From technical point of view, MuseScore.com API serves the data, and a node.js server distribute the changes such as measure changes. However right now it’s not like you could go to an arbitrary concert with an iPhone and watch the score. After all, the world domination doesn’t happen overnight.

Thomas explains the back story: “First time we started to work on score following was in Feb 2011 in New York with researcher Matt Prokup . We then started to work with a company from my home town Gent, in Belgium, called SampleSumo, which resulted in a follow-up hack , in Barcelona, June 2011. Later, in January 2012, there was another hack day in Cannes, France — yet another follow up on the same hack, but we added an audience component to it.

This new technology will be publicly demonstrated in Munich in just few days at Classical:NEXT . But it’s not the first demo. Kimiko elaborates: “We’re doing some concerts where the MuseScore is used along with SampleSumo to follow the score, and we project it to the audience so they can see what I’m playing. You can put it on a website or Facebook. It’s just a whole new world of possibilities.”

Recording studio

Would it be somewhat disturbing if people started attending classical music concerts armed with iPads and meticulously following scores? Kimiko doesn’t agree that it’s likely to happen: “Music is a spiritual experience. Many people listen with their eyes closed. I think there’s a place for the score following, but it won’t become a standard part of performances. People should be inspired to try new things, and to find creative ways of enjoying the cultural treasures that we have. So we’ll keep experimenting with it and see what comes of it.”

Thomas takes a relaxed view as well: “Professional musicians have told us that indeed it distracts and adds an extra sense, and thus it takes away the ability to hear the finesses, richness, etc. But then again, people who can’t read sheet music feel empowered, because they are able to hear real time what they see. Somehow, they get the ability to read sheet music for the first time in their lives.”

Score following devices

Kimiko concludes: “I think it’s fun to explore the possibilities, but I don’t think that it’s a particularly good idea to have lots of iPads going during the concert. A better application for these technologies is the iPad app itself, that the MuseScore team is working on. That gives you a really intense way to experience the music, with the audio and the score there in your hand at the same time.”

What’s next

As you are reading this, an OpenGoldberg app for iPad is moving forward in the review queue for the AppStore. The app will download the complete OpenGoldberg recording and on playback the MuseScore sheet music will play along. The application uses the very same MuseScore library that drives the internals of upcoming MuseScore 2.0 and various apps for mobile devices.

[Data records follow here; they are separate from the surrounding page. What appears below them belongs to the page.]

<file path="src/tvrg_pkg.sv">
`default_nettype none

package tvrg_pkg;

  typedef enum logic [1:0] {
    ST_IDLE,
    ST_SQUARE,
    ST_ROOT,
    ST_FINISH
  } state_t;

  // lanes: one per vector, each with up to three components
  localparam int LANES      = 3;
  localparam int COMPS      = 3;
  localparam int LANE_ACCEL = 0;
  localparam int LANE_GYRO  = 1;
  localparam int LANE_TILT  = 2;

  localparam int OPND_W = 16;
  localparam int SUM_W  = 2 * OPND_W;
  localparam int REM_W  = OPND_W + 2;
  localparam int STEP_W = 4;
  localparam logic [STEP_W-1:0] LAST_STEP = STEP_W'(OPND_W - 1);

  typedef logic [OPND_W-1:0] opnd_t;
  typedef logic [SUM_W-1:0]  sum_t;

  // tilt tiers on squared sums
  localparam sum_t TILT_T1 = 32'd250000;
  localparam sum_t TILT_T2 = 32'd1000000;
  localparam sum_t TILT_T3 = 32'd2250000;
  localparam sum_t TILT_T4 = 32'd4000000;
  // vibration tiers on squared sums
  localparam sum_t VIB_T1  = 32'd10000;
  localparam sum_t VIB_T2  = 32'd40000;
  localparam sum_t VIB_T3  = 32'd250000;
  localparam sum_t VIB_T4  = 32'd1000000;

  localparam logic [13:0] HUM_T1 = 14'd7000;
  localparam logic [13:0] HUM_T2 = 14'd8000;
  localparam logic [13:0] HUM_T3 = 14'd9000;
  localparam logic [14:0] HUM_RISE    = 15'd1000;
  localparam logic [15:0] LIGHT_DELTA = 16'd1000;

  localparam logic [6:0] SCORE_0   = 7'd0;
  localparam logic [6:0] SCORE_20  = 7'd20;
  localparam logic [6:0] SCORE_30  = 7'd30;
  localparam logic [6:0] SCORE_40  = 7'd40;
  localparam logic [6:0] SCORE_60  = 7'd60;
  localparam logic [6:0] SCORE_70  = 7'd70;
  localparam logic [6:0] SCORE_80  = 7'd80;
  localparam logic [6:0] SCORE_100 = 7'd100;
  localparam logic [5:0] LIGHT_SCORE = 6'd50;

  localparam logic [13:0] W_TILT  = 14'd40;
  localparam logic [13:0] W_VIB   = 14'd30;
  localparam logic [13:0] W_HUM   = 14'd20;
  localparam logic [13:0] W_LIGHT = 14'd10;

  localparam logic [13:0] TOTAL_T1 = 14'd2000;
  localparam logic [13:0] TOTAL_T2 = 14'd4000;
  localparam logic [13:0] TOTAL_T3 = 14'd6000;
  localparam logic [13:0] TOTAL_T4 = 14'd8000;

  localparam logic [2:0] LVL_SAFE     = 3'd0;
  localparam logic [2:0] LVL_LOW      = 3'd1;
  localparam logic [2:0] LVL_MEDIUM   = 3'd2;
  localparam logic [2:0] LVL_HIGH     = 3'd3;
  localparam logic [2:0] LVL_CRITICAL = 3'd4;

  localparam logic [15:0] TILT_MAG_MAX = 16'd32767;
  localparam logic [15:0] ALERT_MAX    = 16'hFFFF;

  function automatic opnd_t abs_opnd(input opnd_t v);
    opnd_t r;
    r = v[OPND_W-1] ? OPND_W'(~v + 1'b1) : v;
    return r;
  endfunction

endpackage

`default_nettype wire

</file>
<file path="src/tvrg_if.sv">
`default_nettype none

interface tvrg_sample_if;
  logic               valid;
  logic               ready;
  logic signed [14:0] accel_x;
  logic signed [14:0] accel_y;
  logic signed [14:0] accel_z;
  logic signed [15:0] gyro_x;
  logic signed [15:0] gyro_y;
  logic signed [15:0] gyro_z;
  logic signed [15:0] tilt_x;
  logic signed [15:0] tilt_y;
  logic        [13:0] humidity;
  logic        [15:0] light;
  logic               sample_valid;
  logic        [31:0] sample_time;

  modport source (
    output valid, accel_x, accel_y, accel_z, gyro_x, gyro_y, gyro_z,
           tilt_x, tilt_y, humidity, light, sample_valid, sample_time,
    input  ready
  );
  modport sink (
    input  valid, accel_x, accel_y, accel_z, gyro_x, gyro_y, gyro_z,
           tilt_x, tilt_y, humidity, light, sample_valid, sample_time,
    output ready
  );
endinterface

interface tvrg_result_if;
  logic        valid;
  logic        ready;
  logic [14:0] accel_mag;
  logic [14:0] tilt_magnitude;
  logic [15:0] vibration_level;
  logic [6:0]  tilt_score;
  logic [6:0]  vibration_score;
  logic [6:0]  humidity_score;
  logic [5:0]  light_score;
  logic [13:0] total_score;
  logic [2:0]  risk_level;
  logic [31:0] level_duration;
  logic        warning_active;
  logic [15:0] alert_count;

  modport source (
    output valid, accel_mag, tilt_magnitude, vibration_level, tilt_score,
           vibration_score, humidity_score, light_score, total_score, risk_level,
           level_duration, warning_active, alert_count,
    input  ready
  );
  modport sink (
    input  valid, accel_mag, tilt_magnitude, vibration_level, tilt_score,
           vibration_score, humidity_score, light_score, total_score, risk_level,
           level_duration, warning_active, alert_count,
    output ready
  );
endinterface

`default_nettype wire

</file>
<file path="src/tilt_vibration_risk_grader_top.sv">
`default_nettype none

// Grades landslide risk from one sensor sample per word: vector magnitudes, four
// tiered sub-scores, a weighted total, a five-step risk level with its hold time, a
// warning flag with hysteresis and a saturating alert count. A sample is taken
// only when the block is idle; its result is then formed by bit-serial squaring
// (one multiplier bit per cycle for every component of the three vectors in
// parallel), a restoring square root that retires two radicand bits per cycle,
// and scoring. The block then returns to idle, so it takes no new sample before
// it is through with the last. The result sits in an output register, so the next
// sample is taken while an earlier result still waits for its sink; scoring of that
// next sample holds until it is taken.
module tilt_vibration_risk_grader_top (
  input  wire logic     clk,
  input  wire logic     rst,
  tvrg_sample_if.sink   sample_in,
  tvrg_result_if.source result_out
);

  tvrg_pkg::state_t state, state_next;
  logic [tvrg_pkg::STEP_W-1:0] step;

  tvrg_pkg::opnd_t mplier [tvrg_pkg::LANES][tvrg_pkg::COMPS];
  tvrg_pkg::sum_t  mcand  [tvrg_pkg::LANES][tvrg_pkg::COMPS];
  tvrg_pkg::sum_t  acc    [tvrg_pkg::LANES];
  tvrg_pkg::sum_t  rad    [tvrg_pkg::LANES];
  logic [tvrg_pkg::REM_W-1:0] rem [tvrg_pkg::LANES];
  tvrg_pkg::opnd_t root   [tvrg_pkg::LANES];

  logic [13:0] hum_used;
  logic        rise;
  logic        lchg;
  logic [31:0] now;

  logic [13:0] prev_humidity;
  logic [15:0] prev_light;
  logic [2:0]  held_level;
  logic [31:0] level_since;
  logic        warn_flag;
  logic [15:0] alerts_seen;
  logic        out_valid;

  // FSM outputs
  logic take;
  logic squaring;
  logic rooting;
  logic publish;

  always_comb begin
    state_next = state;
    unique case (state)
      tvrg_pkg::ST_IDLE:   if (sample_in.valid) state_next = tvrg_pkg::ST_SQUARE;
      tvrg_pkg::ST_SQUARE: if (step == tvrg_pkg::LAST_STEP) state_next = tvrg_pkg::ST_ROOT;
      tvrg_pkg::ST_ROOT:   if (step == tvrg_pkg::LAST_STEP) state_next = tvrg_pkg::ST_FINISH;
      tvrg_pkg::ST_FINISH: if (!out_valid || result_out.ready) state_next = tvrg_pkg::ST_IDLE;
      default:             state_next = tvrg_pkg::ST_IDLE;
    endcase
  end

  always_comb begin
    sample_in.ready = 1'b0;
    squaring        = 1'b0;
    rooting         = 1'b0;
    publish         = 1'b0;
    unique case (state)
      tvrg_pkg::ST_IDLE:   sample_in.ready = 1'b1;
      tvrg_pkg::ST_SQUARE: squaring = 1'b1;
      tvrg_pkg::ST_ROOT:   rooting = 1'b1;
      tvrg_pkg::ST_FINISH: publish = !out_valid || result_out.ready;
      default: ;
    endcase
  end

  assign take = sample_in.valid && sample_in.ready;

  // operands at load: magnitudes of each component, zero for a failed read
  tvrg_pkg::opnd_t ld_opnd [tvrg_pkg::LANES][tvrg_pkg::COMPS];
  always_comb begin
    ld_opnd[tvrg_pkg::LANE_ACCEL][0] =
      tvrg_pkg::abs_opnd({sample_in.accel_x[14], sample_in.accel_x});
    ld_opnd[tvrg_pkg::LANE_ACCEL][1] =
      tvrg_pkg::abs_opnd({sample_in.accel_y[14], sample_in.accel_y});
    ld_opnd[tvrg_pkg::LANE_ACCEL][2] =
      tvrg_pkg::abs_opnd({sample_in.accel_z[14], sample_in.accel_z});
    ld_opnd[tvrg_pkg::LANE_GYRO][0]  = tvrg_pkg::abs_opnd(sample_in.gyro_x);
    ld_opnd[tvrg_pkg::LANE_GYRO][1]  = tvrg_pkg::abs_opnd(sample_in.gyro_y);
    ld_opnd[tvrg_pkg::LANE_GYRO][2]  = tvrg_pkg::abs_opnd(sample_in.gyro_z);
    ld_opnd[tvrg_pkg::LANE_TILT][0]  = tvrg_pkg::abs_opnd(sample_in.tilt_x);
    ld_opnd[tvrg_pkg::LANE_TILT][1]  = tvrg_pkg::abs_opnd(sample_in.tilt_y);
    ld_opnd[tvrg_pkg::LANE_TILT][2]  = '0;
    if (!sample_in.sample_valid) begin
      for (int l = 0; l < tvrg_pkg::LANES; l++) begin
        for (int c = 0; c < tvrg_pkg::COMPS; c++) begin
          ld_opnd[l][c] = '0;
        end
      end
    end
  end

  logic [15:0] light_diff;
  logic        ld_rise;
  logic        ld_lchg;
  always_comb begin
    light_diff = (sample_in.light > prev_light) ? sample_in.light - prev_light
                                                : prev_light - sample_in.light;
    ld_rise = sample_in.sample_valid &&
              ({1'b0, sample_in.humidity} > ({1'b0, prev_humidity} + tvrg_pkg::HUM_RISE));
    ld_lchg = sample_in.sample_valid && (light_diff > tvrg_pkg::LIGHT_DELTA);
  end

  // one partial product per component per cycle
  tvrg_pkg::sum_t sq_sum [tvrg_pkg::LANES];
  always_comb begin
    for (int l = 0; l < tvrg_pkg::LANES; l++) begin
      sq_sum[l] = acc[l];
      for (int c = 0; c < tvrg_pkg::COMPS; c++) begin
        if (mplier[l][c][0]) sq_sum[l] = sq_sum[l] + mcand[l][c];
      end
    end
  end

  // two radicand bits per cycle
  logic [tvrg_pkg::REM_W+1:0] rem_sh  [tvrg_pkg::LANES];
  logic [tvrg_pkg::REM_W+1:0] trial   [tvrg_pkg::LANES];
  logic [tvrg_pkg::REM_W-1:0] rem_next  [tvrg_pkg::LANES];
  tvrg_pkg::opnd_t            root_next [tvrg_pkg::LANES];
  always_comb begin
    for (int l = 0; l < tvrg_pkg::LANES; l++) begin
      rem_sh[l] = {rem[l], rad[l][tvrg_pkg::SUM_W-1 -: 2]};
      trial[l]  = {2'b00, root[l], 2'b01};
      if (rem_sh[l] >= trial[l]) begin
        rem_next[l]  = tvrg_pkg::REM_W'(rem_sh[l] - trial[l]);
        root_next[l] = {root[l][tvrg_pkg::OPND_W-2:0], 1'b1};
      end else begin
        rem_next[l]  = rem_sh[l][tvrg_pkg::REM_W-1:0];
        root_next[l] = {root[l][tvrg_pkg::OPND_W-2:0], 1'b0};
      end
    end
  end

  // scoring on exact squared sums
  logic [6:0]  ts, vs, hs_tier, hs;
  logic [7:0]  hs_raw;
  logic [5:0]  ls;
  logic [13:0] total;
  logic [2:0]  lvl;
  logic [31:0] since_new;
  logic        warn_new;
  logic [15:0] alerts_new;
  tvrg_pkg::sum_t tsum, gsum;
  always_comb begin
    tsum = acc[tvrg_pkg::LANE_TILT];
    gsum = acc[tvrg_pkg::LANE_GYRO];

    if (tsum > tvrg_pkg::TILT_T4)      ts = tvrg_pkg::SCORE_100;
    else if (tsum > tvrg_pkg::TILT_T3) ts = tvrg_pkg::SCORE_80;
    else if (tsum > tvrg_pkg::TILT_T2) ts = tvrg_pkg::SCORE_60;
    else if (tsum > tvrg_pkg::TILT_T1) ts = tvrg_pkg::SCORE_30;
    else                               ts = tvrg_pkg::SCORE_0;

    if (gsum > tvrg_pkg::VIB_T4)       vs = tvrg_pkg::SCORE_100;
    else if (gsum > tvrg_pkg::VIB_T3)  vs = tvrg_pkg::SCORE_70;
    else if (gsum > tvrg_pkg::VIB_T2)  vs = tvrg_pkg::SCORE_40;
    else if (gsum > tvrg_pkg::VIB_T1)  vs = tvrg_pkg::SCORE_20;
    else                               vs = tvrg_pkg::SCORE_0;

    if (hum_used > tvrg_pkg::HUM_T3)      hs_tier = tvrg_pkg::SCORE_80;
    else if (hum_used > tvrg_pkg::HUM_T2) hs_tier = tvrg_pkg::SCORE_60;
    else if (hum_used > tvrg_pkg::HUM_T1) hs_tier = tvrg_pkg::SCORE_30;
    else                                  hs_tier = tvrg_pkg::SCORE_0;
    hs_raw = {1'b0, hs_tier} + (rise ? {1'b0, tvrg_pkg::SCORE_30} : 8'd0);
    hs = (hs_raw > {1'b0, tvrg_pkg::SCORE_100}) ? tvrg_pkg::SCORE_100 : hs_raw[6:0];

    ls = lchg ? tvrg_pkg::LIGHT_SCORE : 6'd0;

    total = 14'(14'(ts) * tvrg_pkg::W_TILT) + 14'(14'(vs) * tvrg_pkg::W_VIB)
          + 14'(14'(hs) * tvrg_pkg::W_HUM) + 14'(14'(ls) * tvrg_pkg::W_LIGHT);

    if (total >= tvrg_pkg::TOTAL_T4)      lvl = tvrg_pkg::LVL_CRITICAL;
    else if (total >= tvrg_pkg::TOTAL_T3) lvl = tvrg_pkg::LVL_HIGH;
    else if (total >= tvrg_pkg::TOTAL_T2) lvl = tvrg_pkg::LVL_MEDIUM;
    else if (total >= tvrg_pkg::TOTAL_T1) lvl = tvrg_pkg::LVL_LOW;
    else                                  lvl = tvrg_pkg::LVL_SAFE;

    since_new = (lvl != held_level) ? now : level_since;

    warn_new   = warn_flag;
    alerts_new = alerts_seen;
    if (lvl >= tvrg_pkg::LVL_HIGH) begin
      warn_new = 1'b1;
      if (alerts_seen != tvrg_pkg::ALERT_MAX) alerts_new = alerts_seen + 16'd1;
    end else if (lvl < tvrg_pkg::LVL_MEDIUM) begin
      warn_new = 1'b0;
    end
  end

  always_ff @(posedge clk) begin
    if (rst) begin
      state         <= tvrg_pkg::ST_IDLE;
      step          <= '0;
      out_valid     <= 1'b0;
      prev_humidity <= '0;
      prev_light    <= '0;
      held_level    <= tvrg_pkg::LVL_SAFE;
      level_since   <= '0;
      warn_flag     <= 1'b0;
      alerts_seen   <= '0;
    end else begin
      state <= state_next;
      if (take || publish) step <= '0;
      else if (squaring || rooting) step <= step + 1'b1;

      if (publish) out_valid <= 1'b1;
      else if (result_out.ready) out_valid <= 1'b0;

      if (take && sample_in.sample_valid) begin
        prev_humidity <= sample_in.humidity;
        prev_light    <= sample_in.light;
      end

      if (publish) begin
        held_level  <= lvl;
        level_since <= since_new;
        warn_flag   <= warn_new;
        alerts_seen <= alerts_new;
      end
    end
  end

  always_ff @(posedge clk) begin
    if (take) begin
      for (int l = 0; l < tvrg_pkg::LANES; l++) begin
        acc[l] <= '0;
        for (int c = 0; c < tvrg_pkg::COMPS; c++) begin
          mplier[l][c] <= ld_opnd[l][c];
          mcand[l][c]  <= tvrg_pkg::SUM_W'(ld_opnd[l][c]);
        end
      end
      hum_used <= sample_in.sample_valid ? sample_in.humidity : prev_humidity;
      rise     <= ld_rise;
      lchg     <= ld_lchg;
      now      <= sample_in.sample_time;
    end

    if (squaring) begin
      for (int l = 0; l < tvrg_pkg::LANES; l++) begin
        acc[l] <= sq_sum[l];
        for (int c = 0; c < tvrg_pkg::COMPS; c++) begin
          mplier[l][c] <= mplier[l][c] >> 1;
          mcand[l][c]  <= mcand[l][c] << 1;
        end
        // hand the finished sum to the root unit
        if (step == tvrg_pkg::LAST_STEP) begin
          rad[l]  <= sq_sum[l];
          rem[l]  <= '0;
          root[l] <= '0;
        end
      end
    end

    if (rooting) begin
      for (int l = 0; l < tvrg_pkg::LANES; l++) begin
        rad[l]  <= rad[l] << 2;
        rem[l]  <= rem_next[l];
        root[l] <= root_next[l];
      end
    end

    if (publish) begin
      result_out.accel_mag       <= root[tvrg_pkg::LANE_ACCEL][14:0];
      result_out.tilt_magnitude  <= (root[tvrg_pkg::LANE_TILT] > tvrg_pkg::TILT_MAG_MAX)
                                    ? tvrg_pkg::TILT_MAG_MAX[14:0]
                                    : root[tvrg_pkg::LANE_TILT][14:0];
      result_out.vibration_level <= root[tvrg_pkg::LANE_GYRO];
      result_out.tilt_score      <= ts;
      result_out.vibration_score <= vs;
      result_out.humidity_score  <= hs;
      result_out.light_score     <= ls;
      result_out.total_score     <= total;
      result_out.risk_level      <= lvl;
      result_out.level_duration  <= now - since_new;
      result_out.warning_active  <= warn_new;
      result_out.alert_count     <= alerts_new;
    end
  end

  assign result_out.valid = out_valid;

endmodule

`default_nettype wire
</file>
<file path="src/flat_wrapper.sv">
// flat-port wrapper written by rule: the top's interface ports become plain ports
module tilt_vibration_risk_grader_top_flat 
  (clk, rst, sample_in_valid, sample_in_accel_x, sample_in_accel_y, sample_in_accel_z, sample_in_gyro_x, sample_in_gyro_y, sample_in_gyro_z, sample_in_tilt_x, sample_in_tilt_y, sample_in_humidity, sample_in_light, sample_in_sample_valid, sample_in_sample_time, sample_in_ready, result_out_valid, result_out_accel_mag, result_out_tilt_magnitude, result_out_vibration_level, result_out_tilt_score, result_out_vibration_score, result_out_humidity_score, result_out_light_score, result_out_total_score, result_out_risk_level, result_out_level_duration, result_out_warning_active, result_out_alert_count, result_out_ready);
  tvrg_sample_if sample_in_i ();
  tvrg_result_if result_out_i ();
  input  wire logic clk;
  input  wire logic rst;
  input wire logic [$bits(sample_in_i.valid)-1:0] sample_in_valid;
  input wire logic [$bits(sample_in_i.accel_x)-1:0] sample_in_accel_x;
  input wire logic [$bits(sample_in_i.accel_y)-1:0] sample_in_accel_y;
  input wire logic [$bits(sample_in_i.accel_z)-1:0] sample_in_accel_z;
  input wire logic [$bits(sample_in_i.gyro_x)-1:0] sample_in_gyro_x;
  input wire logic [$bits(sample_in_i.gyro_y)-1:0] sample_in_gyro_y;
  input wire logic [$bits(sample_in_i.gyro_z)-1:0] sample_in_gyro_z;
  input wire logic [$bits(sample_in_i.tilt_x)-1:0] sample_in_tilt_x;
  input wire logic [$bits(sample_in_i.tilt_y)-1:0] sample_in_tilt_y;
  input wire logic [$bits(sample_in_i.humidity)-1:0] sample_in_humidity;
  input wire logic [$bits(sample_in_i.light)-1:0] sample_in_light;
  input wire logic [$bits(sample_in_i.sample_valid)-1:0] sample_in_sample_valid;
  input wire logic [$bits(sample_in_i.sample_time)-1:0] sample_in_sample_time;
  output wire logic [$bits(sample_in_i.ready)-1:0] sample_in_ready;
  output wire logic [$bits(result_out_i.valid)-1:0] result_out_valid;
  output wire logic [$bits(result_out_i.accel_mag)-1:0] result_out_accel_mag;
  output wire logic [$bits(result_out_i.tilt_magnitude)-1:0] result_out_tilt_magnitude;
  output wire logic [$bits(result_out_i.vibration_level)-1:0] result_out_vibration_level;
  output wire logic [$bits(result_out_i.tilt_score)-1:0] result_out_tilt_score;
  output wire logic [$bits(result_out_i.vibration_score)-1:0] result_out_vibration_score;
  output wire logic [$bits(result_out_i.humidity_score)-1:0] result_out_humidity_score;
  output wire logic [$bits(result_out_i.light_score)-1:0] result_out_light_score;
  output wire logic [$bits(result_out_i.total_score)-1:0] result_out_total_score;
  output wire logic [$bits(result_out_i.risk_level)-1:0] result_out_risk_level;
  output wire logic [$bits(result_out_i.level_duration)-1:0] result_out_level_duration;
  output wire logic [$bits(result_out_i.warning_active)-1:0] result_out_warning_active;
  output wire logic [$bits(result_out_i.alert_count)-1:0] result_out_alert_count;
  input wire logic [$bits(result_out_i.ready)-1:0] result_out_ready;
  assign sample_in_i.valid = sample_in_valid;
  assign sample_in_i.accel_x = sample_in_accel_x;
  assign sample_in_i.accel_y = sample_in_accel_y;
  assign sample_in_i.accel_z = sample_in_accel_z;
  assign sample_in_i.gyro_x = sample_in_gyro_x;
  assign sample_in_i.gyro_y = sample_in_gyro_y;
  assign sample_in_i.gyro_z = sample_in_gyro_z;
  assign sample_in_i.tilt_x = sample_in_tilt_x;
  assign sample_in_i.tilt_y = sample_in_tilt_y;
  assign sample_in_i.humidity = sample_in_humidity;
  assign sample_in_i.light = sample_in_light;
  assign sample_in_i.sample_valid = sample_in_sample_valid;
  assign sample_in_i.sample_time = sample_in_sample_time;
  assign sample_in_ready = sample_in_i.ready;
  assign result_out_valid = result_out_i.valid;
  assign result_out_accel_mag = result_out_i.accel_mag;
  assign result_out_tilt_magnitude = result_out_i.tilt_magnitude;
  assign result_out_vibration_level = result_out_i.vibration_level;
  assign result_out_tilt_score = result_out_i.tilt_score;
  assign result_out_vibration_score = result_out_i.vibration_score;
  assign result_out_humidity_score = result_out_i.humidity_score;
  assign result_out_light_score = result_out_i.light_score;
  assign result_out_total_score = result_out_i.total_score;
  assign result_out_risk_level = result_out_i.risk_level;
  assign result_out_level_duration = result_out_i.level_duration;
  assign result_out_warning_active = result_out_i.warning_active;
  assign result_out_alert_count = result_out_i.alert_count;
  assign result_out_i.ready = result_out_ready;
  tilt_vibration_risk_grader_top u_core (.clk(clk), .rst(rst), .sample_in(sample_in_i), .result_out(result_out_i));
endmodule
</file>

The team has three parallel tracks now: desktop, web and mobile. For desktop, it’s about getting MuseScore 2.0 released with all the changes introduced for last couple of years.

For web, it’s improving musescore.com, making it more social and improve interaction between MuseScore 2.0 and musescore.com.

As for mobile, it’s releasing the musescore.com app for iOS first, and the Android application after that. The musescore.com app will offer playback, tempo change, font resize, tranposition, parts, etc. Eventually, the score follower will be part of the musescore.com app as well.

The Open Goldberg Variations team

But wait, is that all there is to this Kickstarter campaign? No more projects like Open Goldberg Variations? Thomas clearly enjoys having a card up his sleeve: “Let’s put it this way… What if we could open source all public domain scores with MuseScore?”